Your objective: Only a number is expected: how many lines in these records mention the word "Testbench"?

Entries shown:
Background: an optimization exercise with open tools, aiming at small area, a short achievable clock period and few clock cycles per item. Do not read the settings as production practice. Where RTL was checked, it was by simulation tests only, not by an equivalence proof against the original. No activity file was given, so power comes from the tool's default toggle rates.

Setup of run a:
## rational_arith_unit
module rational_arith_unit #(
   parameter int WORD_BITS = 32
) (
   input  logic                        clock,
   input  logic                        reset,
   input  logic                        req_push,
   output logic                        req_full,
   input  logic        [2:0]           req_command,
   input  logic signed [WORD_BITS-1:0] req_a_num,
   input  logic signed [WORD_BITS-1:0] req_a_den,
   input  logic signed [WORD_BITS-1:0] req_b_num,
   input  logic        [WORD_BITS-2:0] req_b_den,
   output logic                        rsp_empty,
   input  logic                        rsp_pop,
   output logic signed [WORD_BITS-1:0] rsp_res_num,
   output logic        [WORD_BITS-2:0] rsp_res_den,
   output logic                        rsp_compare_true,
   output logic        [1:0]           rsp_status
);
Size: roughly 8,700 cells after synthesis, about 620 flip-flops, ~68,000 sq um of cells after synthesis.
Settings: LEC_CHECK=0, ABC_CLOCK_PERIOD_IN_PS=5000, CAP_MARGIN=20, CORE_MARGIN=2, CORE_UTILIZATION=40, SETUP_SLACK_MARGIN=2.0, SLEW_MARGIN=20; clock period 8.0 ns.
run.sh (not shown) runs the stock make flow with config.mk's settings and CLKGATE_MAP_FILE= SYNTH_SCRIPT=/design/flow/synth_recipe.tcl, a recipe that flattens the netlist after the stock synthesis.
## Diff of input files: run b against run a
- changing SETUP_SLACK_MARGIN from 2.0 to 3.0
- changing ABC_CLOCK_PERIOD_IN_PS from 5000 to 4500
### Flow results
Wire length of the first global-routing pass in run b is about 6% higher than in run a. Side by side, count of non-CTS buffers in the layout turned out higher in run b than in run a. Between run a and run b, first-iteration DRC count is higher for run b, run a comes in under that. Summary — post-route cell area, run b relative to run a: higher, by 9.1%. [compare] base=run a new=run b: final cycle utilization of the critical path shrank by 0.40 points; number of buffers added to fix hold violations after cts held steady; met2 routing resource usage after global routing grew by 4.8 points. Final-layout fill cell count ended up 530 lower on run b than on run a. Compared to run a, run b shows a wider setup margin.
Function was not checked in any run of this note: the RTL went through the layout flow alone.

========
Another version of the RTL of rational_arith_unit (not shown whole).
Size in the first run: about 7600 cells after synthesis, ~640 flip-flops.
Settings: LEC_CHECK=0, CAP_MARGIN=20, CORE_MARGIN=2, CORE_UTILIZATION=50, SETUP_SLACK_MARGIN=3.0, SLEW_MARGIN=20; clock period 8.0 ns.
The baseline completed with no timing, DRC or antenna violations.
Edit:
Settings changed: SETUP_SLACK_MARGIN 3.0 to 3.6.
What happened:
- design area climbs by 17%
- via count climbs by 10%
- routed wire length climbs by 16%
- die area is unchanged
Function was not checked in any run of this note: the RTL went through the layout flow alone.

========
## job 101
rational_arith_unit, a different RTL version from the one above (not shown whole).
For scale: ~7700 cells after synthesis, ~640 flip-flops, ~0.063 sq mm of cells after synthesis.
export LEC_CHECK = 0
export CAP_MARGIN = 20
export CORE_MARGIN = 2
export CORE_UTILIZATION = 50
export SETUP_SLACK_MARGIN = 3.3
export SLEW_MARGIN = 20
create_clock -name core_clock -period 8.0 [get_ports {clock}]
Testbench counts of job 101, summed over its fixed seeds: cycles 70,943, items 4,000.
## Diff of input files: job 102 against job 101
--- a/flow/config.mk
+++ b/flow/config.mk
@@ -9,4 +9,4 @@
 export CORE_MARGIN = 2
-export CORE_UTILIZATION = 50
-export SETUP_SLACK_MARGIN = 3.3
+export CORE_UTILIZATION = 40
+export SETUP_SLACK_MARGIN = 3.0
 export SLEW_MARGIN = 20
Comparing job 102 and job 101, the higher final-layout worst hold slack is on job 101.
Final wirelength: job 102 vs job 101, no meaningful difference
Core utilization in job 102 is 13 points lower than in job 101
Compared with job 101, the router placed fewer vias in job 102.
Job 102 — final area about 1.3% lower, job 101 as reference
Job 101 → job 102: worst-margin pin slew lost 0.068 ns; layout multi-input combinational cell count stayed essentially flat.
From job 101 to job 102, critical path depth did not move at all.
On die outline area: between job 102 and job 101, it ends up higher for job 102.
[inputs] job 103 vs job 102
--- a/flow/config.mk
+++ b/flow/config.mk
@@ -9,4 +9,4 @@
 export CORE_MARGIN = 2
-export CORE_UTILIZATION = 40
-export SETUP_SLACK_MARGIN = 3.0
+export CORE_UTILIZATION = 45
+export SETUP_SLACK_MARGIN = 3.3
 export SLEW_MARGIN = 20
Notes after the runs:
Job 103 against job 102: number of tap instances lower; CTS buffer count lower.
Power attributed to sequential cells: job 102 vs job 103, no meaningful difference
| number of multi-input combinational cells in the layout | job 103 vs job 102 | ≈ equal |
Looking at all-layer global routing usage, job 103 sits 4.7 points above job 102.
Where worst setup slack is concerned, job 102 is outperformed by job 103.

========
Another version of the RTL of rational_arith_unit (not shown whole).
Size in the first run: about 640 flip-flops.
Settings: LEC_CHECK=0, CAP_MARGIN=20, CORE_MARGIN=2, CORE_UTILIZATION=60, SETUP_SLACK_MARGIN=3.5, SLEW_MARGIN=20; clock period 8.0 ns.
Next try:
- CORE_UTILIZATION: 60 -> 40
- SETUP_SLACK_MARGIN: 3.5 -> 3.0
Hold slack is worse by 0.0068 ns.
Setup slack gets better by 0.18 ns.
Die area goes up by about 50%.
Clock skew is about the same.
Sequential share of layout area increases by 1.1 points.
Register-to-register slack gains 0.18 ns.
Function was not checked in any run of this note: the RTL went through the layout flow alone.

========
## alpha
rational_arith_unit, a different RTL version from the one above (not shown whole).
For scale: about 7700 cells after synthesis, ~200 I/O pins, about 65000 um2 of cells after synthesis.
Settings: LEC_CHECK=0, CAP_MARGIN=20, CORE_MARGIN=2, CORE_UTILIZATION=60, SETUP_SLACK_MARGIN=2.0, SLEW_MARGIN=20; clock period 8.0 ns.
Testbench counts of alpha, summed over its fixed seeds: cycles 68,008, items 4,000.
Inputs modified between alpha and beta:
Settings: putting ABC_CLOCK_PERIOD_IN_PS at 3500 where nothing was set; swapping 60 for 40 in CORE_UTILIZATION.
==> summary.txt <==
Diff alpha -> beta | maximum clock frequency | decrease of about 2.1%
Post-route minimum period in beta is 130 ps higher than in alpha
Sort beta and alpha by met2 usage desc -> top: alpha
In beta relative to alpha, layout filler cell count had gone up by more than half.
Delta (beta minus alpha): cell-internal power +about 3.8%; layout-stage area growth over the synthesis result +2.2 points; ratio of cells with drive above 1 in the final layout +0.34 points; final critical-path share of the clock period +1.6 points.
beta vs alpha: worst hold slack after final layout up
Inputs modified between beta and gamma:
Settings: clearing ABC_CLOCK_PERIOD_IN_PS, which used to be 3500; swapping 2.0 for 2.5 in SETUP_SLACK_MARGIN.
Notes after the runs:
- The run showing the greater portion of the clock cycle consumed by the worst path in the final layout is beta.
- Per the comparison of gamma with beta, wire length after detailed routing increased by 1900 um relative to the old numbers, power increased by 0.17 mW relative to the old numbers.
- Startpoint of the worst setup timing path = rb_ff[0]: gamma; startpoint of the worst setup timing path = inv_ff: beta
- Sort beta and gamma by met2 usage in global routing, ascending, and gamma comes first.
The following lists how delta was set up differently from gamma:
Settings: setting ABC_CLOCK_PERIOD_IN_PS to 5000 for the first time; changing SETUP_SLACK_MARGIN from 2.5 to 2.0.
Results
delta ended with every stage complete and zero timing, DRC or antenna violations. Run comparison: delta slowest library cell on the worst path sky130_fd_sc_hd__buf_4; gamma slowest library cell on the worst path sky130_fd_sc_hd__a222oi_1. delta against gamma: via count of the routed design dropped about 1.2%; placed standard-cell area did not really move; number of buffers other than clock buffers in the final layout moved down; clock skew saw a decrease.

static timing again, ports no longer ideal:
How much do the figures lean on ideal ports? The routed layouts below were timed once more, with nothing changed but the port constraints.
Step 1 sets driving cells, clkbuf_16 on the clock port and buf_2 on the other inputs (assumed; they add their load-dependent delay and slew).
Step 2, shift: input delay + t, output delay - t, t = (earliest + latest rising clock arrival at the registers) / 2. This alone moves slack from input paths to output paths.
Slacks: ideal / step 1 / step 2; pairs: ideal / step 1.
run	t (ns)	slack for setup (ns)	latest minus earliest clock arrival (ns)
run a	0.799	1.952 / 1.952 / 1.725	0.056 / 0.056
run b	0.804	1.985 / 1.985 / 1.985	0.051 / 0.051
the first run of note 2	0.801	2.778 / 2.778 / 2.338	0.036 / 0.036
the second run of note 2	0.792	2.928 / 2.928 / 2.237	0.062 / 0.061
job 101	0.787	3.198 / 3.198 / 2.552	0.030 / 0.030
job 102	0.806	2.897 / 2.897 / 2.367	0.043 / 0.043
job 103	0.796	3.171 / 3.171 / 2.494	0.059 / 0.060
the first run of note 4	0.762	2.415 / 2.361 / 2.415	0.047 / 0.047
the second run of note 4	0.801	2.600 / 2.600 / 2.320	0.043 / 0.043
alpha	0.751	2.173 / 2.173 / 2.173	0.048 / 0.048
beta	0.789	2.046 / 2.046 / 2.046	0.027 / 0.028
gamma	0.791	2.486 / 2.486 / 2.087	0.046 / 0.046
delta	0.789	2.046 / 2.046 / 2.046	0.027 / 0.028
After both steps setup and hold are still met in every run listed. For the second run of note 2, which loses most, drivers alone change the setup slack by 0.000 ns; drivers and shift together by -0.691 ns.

...

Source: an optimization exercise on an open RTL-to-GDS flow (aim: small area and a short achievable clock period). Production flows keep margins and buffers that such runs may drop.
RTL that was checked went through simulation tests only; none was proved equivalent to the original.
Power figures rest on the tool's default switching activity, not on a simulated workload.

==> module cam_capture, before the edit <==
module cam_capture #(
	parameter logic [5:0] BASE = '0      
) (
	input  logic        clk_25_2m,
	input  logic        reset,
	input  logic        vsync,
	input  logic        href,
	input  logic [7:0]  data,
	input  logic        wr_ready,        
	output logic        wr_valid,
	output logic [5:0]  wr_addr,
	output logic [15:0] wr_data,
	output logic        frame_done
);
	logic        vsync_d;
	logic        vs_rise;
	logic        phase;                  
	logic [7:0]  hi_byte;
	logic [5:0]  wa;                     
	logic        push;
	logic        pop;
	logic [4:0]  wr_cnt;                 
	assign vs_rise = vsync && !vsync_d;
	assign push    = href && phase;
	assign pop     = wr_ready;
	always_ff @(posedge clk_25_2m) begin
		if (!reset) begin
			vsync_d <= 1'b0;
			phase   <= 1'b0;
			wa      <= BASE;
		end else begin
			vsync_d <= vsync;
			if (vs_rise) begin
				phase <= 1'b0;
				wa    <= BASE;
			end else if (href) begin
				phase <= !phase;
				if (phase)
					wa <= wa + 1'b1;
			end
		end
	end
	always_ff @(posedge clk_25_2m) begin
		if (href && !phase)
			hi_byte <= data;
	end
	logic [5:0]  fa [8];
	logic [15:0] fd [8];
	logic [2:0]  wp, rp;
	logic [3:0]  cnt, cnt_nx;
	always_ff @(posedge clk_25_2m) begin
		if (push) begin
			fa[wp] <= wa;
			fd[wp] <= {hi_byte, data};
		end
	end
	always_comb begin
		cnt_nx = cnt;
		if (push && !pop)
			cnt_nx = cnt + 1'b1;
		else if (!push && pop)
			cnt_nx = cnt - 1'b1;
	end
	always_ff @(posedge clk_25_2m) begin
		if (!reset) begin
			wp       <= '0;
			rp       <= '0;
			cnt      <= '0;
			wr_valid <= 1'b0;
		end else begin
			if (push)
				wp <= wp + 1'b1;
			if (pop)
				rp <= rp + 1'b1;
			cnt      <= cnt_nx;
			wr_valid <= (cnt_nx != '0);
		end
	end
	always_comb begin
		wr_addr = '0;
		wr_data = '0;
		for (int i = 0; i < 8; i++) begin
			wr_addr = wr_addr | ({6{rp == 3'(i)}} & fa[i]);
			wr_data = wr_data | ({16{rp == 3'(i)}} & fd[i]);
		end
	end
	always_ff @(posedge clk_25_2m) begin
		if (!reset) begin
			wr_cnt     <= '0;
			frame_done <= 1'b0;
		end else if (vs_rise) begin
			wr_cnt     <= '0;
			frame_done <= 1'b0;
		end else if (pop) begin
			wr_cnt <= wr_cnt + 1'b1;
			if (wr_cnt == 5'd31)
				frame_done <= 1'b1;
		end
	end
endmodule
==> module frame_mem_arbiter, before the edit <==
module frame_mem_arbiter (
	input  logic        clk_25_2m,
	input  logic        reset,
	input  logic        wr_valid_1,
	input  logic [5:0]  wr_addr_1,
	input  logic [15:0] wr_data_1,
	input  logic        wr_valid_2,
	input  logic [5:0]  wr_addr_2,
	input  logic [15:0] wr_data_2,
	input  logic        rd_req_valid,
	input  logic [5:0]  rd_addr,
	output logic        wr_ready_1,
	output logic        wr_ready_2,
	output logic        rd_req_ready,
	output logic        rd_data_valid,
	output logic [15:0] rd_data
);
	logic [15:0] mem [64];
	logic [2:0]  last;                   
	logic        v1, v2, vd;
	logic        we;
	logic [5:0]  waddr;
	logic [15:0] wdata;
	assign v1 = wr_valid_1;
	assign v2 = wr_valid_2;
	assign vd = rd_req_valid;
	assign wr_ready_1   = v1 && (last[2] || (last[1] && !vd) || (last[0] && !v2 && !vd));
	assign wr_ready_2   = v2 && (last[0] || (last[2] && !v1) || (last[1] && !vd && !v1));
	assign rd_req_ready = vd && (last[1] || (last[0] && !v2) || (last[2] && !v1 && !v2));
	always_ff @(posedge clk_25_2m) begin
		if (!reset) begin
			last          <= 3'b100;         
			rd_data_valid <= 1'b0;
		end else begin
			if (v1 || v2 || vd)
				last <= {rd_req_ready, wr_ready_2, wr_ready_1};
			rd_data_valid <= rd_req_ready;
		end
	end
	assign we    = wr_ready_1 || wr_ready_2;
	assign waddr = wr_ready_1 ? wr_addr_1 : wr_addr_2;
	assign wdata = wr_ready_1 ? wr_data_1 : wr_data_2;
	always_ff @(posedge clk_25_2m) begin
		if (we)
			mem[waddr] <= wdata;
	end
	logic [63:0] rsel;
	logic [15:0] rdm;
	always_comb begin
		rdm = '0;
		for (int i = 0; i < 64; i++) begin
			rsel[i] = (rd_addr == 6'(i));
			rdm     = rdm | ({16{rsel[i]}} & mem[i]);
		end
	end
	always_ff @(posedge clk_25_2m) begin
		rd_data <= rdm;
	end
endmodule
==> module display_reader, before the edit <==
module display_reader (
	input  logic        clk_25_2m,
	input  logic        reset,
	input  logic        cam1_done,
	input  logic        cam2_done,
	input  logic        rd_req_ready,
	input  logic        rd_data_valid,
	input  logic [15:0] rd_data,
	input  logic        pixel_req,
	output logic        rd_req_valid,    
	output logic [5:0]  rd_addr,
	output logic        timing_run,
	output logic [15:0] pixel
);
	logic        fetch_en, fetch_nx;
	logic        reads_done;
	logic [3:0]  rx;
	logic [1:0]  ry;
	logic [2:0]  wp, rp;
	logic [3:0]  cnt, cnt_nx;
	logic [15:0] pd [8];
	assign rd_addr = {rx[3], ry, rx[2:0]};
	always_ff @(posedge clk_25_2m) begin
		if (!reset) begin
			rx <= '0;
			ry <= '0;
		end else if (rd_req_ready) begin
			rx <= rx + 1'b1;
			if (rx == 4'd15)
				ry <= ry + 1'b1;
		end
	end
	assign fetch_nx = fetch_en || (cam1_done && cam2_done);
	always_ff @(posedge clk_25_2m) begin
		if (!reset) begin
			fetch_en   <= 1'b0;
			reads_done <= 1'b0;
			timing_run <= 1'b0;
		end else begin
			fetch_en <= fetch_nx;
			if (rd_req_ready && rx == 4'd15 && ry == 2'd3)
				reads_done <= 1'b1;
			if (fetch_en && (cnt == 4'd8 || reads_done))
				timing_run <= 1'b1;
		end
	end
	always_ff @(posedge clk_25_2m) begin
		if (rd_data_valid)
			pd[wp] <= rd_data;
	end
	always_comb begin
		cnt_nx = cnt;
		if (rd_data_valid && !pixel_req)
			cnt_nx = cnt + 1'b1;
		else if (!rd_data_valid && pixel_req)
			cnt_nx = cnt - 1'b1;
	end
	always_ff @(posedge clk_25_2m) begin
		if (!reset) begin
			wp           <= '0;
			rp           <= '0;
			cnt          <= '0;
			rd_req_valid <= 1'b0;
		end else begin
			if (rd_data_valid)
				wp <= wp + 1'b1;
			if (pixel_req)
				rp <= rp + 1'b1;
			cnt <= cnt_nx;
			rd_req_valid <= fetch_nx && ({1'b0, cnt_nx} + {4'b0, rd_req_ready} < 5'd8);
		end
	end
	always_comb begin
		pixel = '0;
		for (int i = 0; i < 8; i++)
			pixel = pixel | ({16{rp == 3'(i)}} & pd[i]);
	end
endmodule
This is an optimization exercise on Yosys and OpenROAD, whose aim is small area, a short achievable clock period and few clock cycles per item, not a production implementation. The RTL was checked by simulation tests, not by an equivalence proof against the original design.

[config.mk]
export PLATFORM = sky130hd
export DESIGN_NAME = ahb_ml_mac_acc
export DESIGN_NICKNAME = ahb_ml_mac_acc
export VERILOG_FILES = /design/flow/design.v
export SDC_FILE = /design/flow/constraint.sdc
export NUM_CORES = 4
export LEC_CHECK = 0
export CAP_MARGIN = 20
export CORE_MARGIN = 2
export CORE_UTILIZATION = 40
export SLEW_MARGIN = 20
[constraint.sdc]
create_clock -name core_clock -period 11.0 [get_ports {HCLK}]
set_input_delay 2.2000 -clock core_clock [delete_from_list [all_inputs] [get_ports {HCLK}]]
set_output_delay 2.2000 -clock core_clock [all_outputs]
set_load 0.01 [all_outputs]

Response to this exercise: 2